File: src/hdl/lru_associative_cache.sv
`timescale 1ns / 1ps
// ----------------------------------------------------------------------------
// lru_associative_cache - fully associative cache with LRU replacement
// Chain of entry cells kept in recency order with a two-step sequencer.
// ----------------------------------------------------------------------------
// The store is a row of DEPTH cells, cell 0 the most recent entry. Each word
// takes two steps: in the first every cell compares its key with the word's key
// and registers the result; in the second the first live match is picked, the
// result word is loaded into the output register and the cells from the front
// down to the chosen position shift by one, the front cell taking the moved or
// inserted entry. A new word is taken in the same cycle the previous one
// finishes. A pending result waiting on o_out_valid/i_out_stall holds the
// second step; the block takes the next word as soon as the output register
// frees. Capacity (i_cfg_we/i_cfg_wdata) must be written only while idle; the
// user is bound, the block does not enforce this. 0 or any value above DEPTH
// uses the whole store. Cells beyond the fill count are never reported.
// ----------------------------------------------------------------------------
module lru_associative_cache
    import lruc_pkg::*;
(
    input  logic             i_clk,
    input  logic             i_rst_n,
    // config
    input  logic             i_cfg_we,
    input  logic [CNT_W-1:0] i_cfg_wdata,
    // input channel
    input  logic             i_in_valid,
    output logic             o_in_stall,
    input  logic [1:0]       i_kind,
    input  logic [KEY_W-1:0] i_key,
    input  logic [PAY_W-1:0] i_payload,
    // output channel
    output logic             o_out_valid,
    input  logic             i_out_stall,
    output logic             o_hit,
    output logic [PAY_W-1:0] o_found_payload,
    output logic             o_victim_valid,
    output logic [KEY_W-1:0] o_victim_key,
    output logic [PAY_W-1:0] o_victim_payload,
    output logic [31:0]      o_hits_total,
    output logic [31:0]      o_misses_total,
    output logic [CNT_W-1:0] o_fill
);

    t_state           r_state, n_state;
    logic [CNT_W-1:0] r_cap;
    logic [CNT_W-1:0] r_count;
    logic [31:0]      r_hits, r_misses;
    t_kind            r_kind;
    logic [KEY_W-1:0] r_key;
    logic [PAY_W-1:0] r_pay;
    logic             r_out_valid;

    // result word register
    logic             r_hit;
    logic [PAY_W-1:0] r_found_pay;
    logic             r_victim_valid;
    logic [KEY_W-1:0] r_victim_key;
    logic [PAY_W-1:0] r_victim_pay;

    // cell row
    t_cell_ctl        cell_ctl  [DEPTH];
    logic [KEY_W-1:0] cell_key  [DEPTH];
    logic [PAY_W-1:0] cell_pay  [DEPTH];
    logic [DEPTH-1:0] cell_match;
    logic [KEY_W-1:0] front_key;
    logic [PAY_W-1:0] front_pay;

    // update step
    logic             upd_go;
    logic             in_acc;
    logic [DEPTH-1:0] live, mlive, first, move_mask;
    logic             found;
    logic [PAY_W-1:0] found_pay;
    logic [KEY_W-1:0] tail_key;
    logic [PAY_W-1:0] tail_pay;
    logic [CNT_W-1:0] cap_eff;
    logic             is_ins, evict, do_move;
    logic [CNT_W-1:0] ins_pos;

    genvar g;
    generate
        for (g = 0; g < DEPTH; g++) begin : g_cell
            if (g == 0) begin : g_front
                lruc_cell u_cell (
                    .i_clk      (i_clk),
                    .i_ctl      (cell_ctl[g]),
                    .i_cmp_key  (r_key),
                    .i_prev_key (front_key),
                    .i_prev_pay (front_pay),
                    .o_key      (cell_key[g]),
                    .o_pay      (cell_pay[g]),
                    .o_match    (cell_match[g])
                );
            end else begin : g_rest
                lruc_cell u_cell (
                    .i_clk      (i_clk),
                    .i_ctl      (cell_ctl[g]),
                    .i_cmp_key  (r_key),
                    .i_prev_key (cell_key[g-1]),
                    .i_prev_pay (cell_pay[g-1]),
                    .o_key      (cell_key[g]),
                    .o_pay      (cell_pay[g]),
                    .o_match    (cell_match[g])
                );
            end
        end
    endgenerate

    // --- match selection, victim read, shift masks
    always_comb begin
        is_ins  = (r_kind == KIND_INSERT);
        cap_eff = (r_cap == '0 || r_cap > CNT_W'(DEPTH)) ? CNT_W'(DEPTH) : r_cap;
        evict   = is_ins && (r_count >= cap_eff) && (r_count != '0);
        ins_pos = evict ? (r_count - CNT_W'(1)) : r_count;

        for (int i = 0; i < DEPTH; i++) begin
            live[i] = (CNT_W'(i) < r_count);
        end
        mlive = cell_match & live;
        first = mlive & (~mlive + DEPTH'(1));   // lowest live match
        move_mask = first | (first - DEPTH'(1));
        found = !is_ins && (mlive != '0);
        do_move = found && (r_kind == KIND_LOOKUP || r_kind == KIND_TOUCH);

        found_pay = '0;
        tail_key  = '0;
        tail_pay  = '0;
        for (int i = 0; i < DEPTH; i++) begin
            found_pay = found_pay | ({PAY_W{first[i]}} & cell_pay[i]);
            if (CNT_W'(i + 1) == r_count) begin
                tail_key = cell_key[i];
                tail_pay = cell_pay[i];
            end
        end

        front_key = r_key;   // a moved entry carries the searched key
        front_pay = is_ins ? r_pay : found_pay;

        for (int i = 0; i < DEPTH; i++) begin
            cell_ctl[i].cmp_en = (r_state == S_CMP);
            cell_ctl[i].shift  = upd_go &&
                (is_ins ? (CNT_W'(i) <= ins_pos) : (do_move && move_mask[i]));
        end
    end

    // --- sequencer
    assign upd_go     = (r_state == S_UPD) && (!r_out_valid || !i_out_stall);
    assign o_in_stall = !((r_state == S_IDLE) || upd_go);
    assign in_acc     = i_in_valid && !o_in_stall;

    always_ff @(posedge i_clk) begin
        if (!i_rst_n) begin
            r_state <= S_IDLE;
        end else begin
            r_state <= n_state;
        end
    end

    always_comb begin
        n_state = r_state;
        case (r_state)
            S_IDLE:  n_state = in_acc ? S_CMP : S_IDLE;
            S_CMP:   n_state = S_UPD;
            S_UPD:   begin
                if (upd_go) begin
                    n_state = in_acc ? S_CMP : S_IDLE;
                end
            end
            default: n_state = S_IDLE;
        endcase
    end

    // --- item capture
    always_ff @(posedge i_clk) begin
        if (in_acc) begin
            r_kind <= t_kind'(i_kind);
            r_key  <= i_key;
            r_pay  <= i_payload;
        end
    end

    // --- control state: capacity, fill, counters, output valid
    always_ff @(posedge i_clk) begin
        if (!i_rst_n) begin
            r_cap       <= '0;
            r_count     <= '0;
            r_hits      <= '0;
            r_misses    <= '0;
            r_out_valid <= 1'b0;
        end else begin
            if (i_cfg_we) begin
                r_cap <= i_cfg_wdata;
            end
            if (upd_go) begin
                r_out_valid <= 1'b1;
                if (is_ins) begin
                    r_count <= ins_pos + CNT_W'(1);
                end
                if (r_kind == KIND_LOOKUP) begin
                    if (found) begin
                        r_hits <= r_hits + 32'd1;
                    end else begin
                        r_misses <= r_misses + 32'd1;
                    end
                end
            end else if (!i_out_stall) begin
                r_out_valid <= 1'b0;
            end
        end
    end

    // --- result word
    always_ff @(posedge i_clk) begin
        if (upd_go) begin
            r_hit          <= found;
            r_found_pay    <= found ? found_pay : '0;
            r_victim_valid <= evict;
            r_victim_key   <= evict ? tail_key : '0;
            r_victim_pay   <= evict ? tail_pay : '0;
        end
    end

    assign o_out_valid      = r_out_valid;
    assign o_hit            = r_hit;
    assign o_found_payload  = r_found_pay;
    assign o_victim_valid   = r_victim_valid;
    assign o_victim_key     = r_victim_key;
    assign o_victim_payload = r_victim_pay;
    assign o_hits_total     = r_hits;
    assign o_misses_total   = r_misses;
    assign o_fill           = r_count;

    // --- checks
    a_fill_bound: assert property (@(posedge i_clk) disable iff (!i_rst_n)
        r_count <= CNT_W'(DEPTH))
        else $error("fill above store depth");

    a_fill_hold: assert property (@(posedge i_clk) disable iff (!i_rst_n)
        !upd_go |=> $stable(r_count))
        else $error("fill changed outside update step");

    a_cmp_stalls: assert property (@(posedge i_clk) disable iff (!i_rst_n)
        (r_state == S_CMP) |-> o_in_stall)
        else $error("input taken during compare step");

    a_match_live: assert property (@(posedge i_clk) disable iff (!i_rst_n)
        (upd_go && found) |-> (r_count != '0))
        else $error("match reported in empty store");

    a_one_result: assert property (@(posedge i_clk) disable iff (!i_rst_n)
        (r_state == S_CMP) |=> (r_state == S_UPD))
        else $error("compare step not followed by update");

endmodule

□ □ □ □ □ □ □

Task goal: Taking the entries from their first line through the line with "are never reported.", inclusive, restate each line word for word and give nothing else.

Solved problem:
File: src/hdl/lru_associative_cache.sv
`timescale 1ns / 1ps
// ----------------------------------------------------------------------------
// lru_associative_cache - fully associative cache with LRU replacement
// Chain of entry cells kept in recency order with a two-step sequencer.
// ----------------------------------------------------------------------------
// The store is a row of DEPTH cells, cell 0 the most recent entry. Each word
// takes two steps: in the first every cell compares its key with the word's key
// and registers the result; in the second the first live match is picked, the
// result word is loaded into the output register and the cells from the front
// down to the chosen position shift by one, the front cell taking the moved or
// inserted entry. A new word is taken in the same cycle the previous one
// finishes. A pending result waiting on o_out_valid/i_out_stall holds the
// second step; the block takes the next word as soon as the output register
// frees. Capacity (i_cfg_we/i_cfg_wdata) must be written only while idle; the
// user is bound, the block does not enforce this. 0 or any value above DEPTH
// uses the whole store. Cells beyond the fill count are never reported.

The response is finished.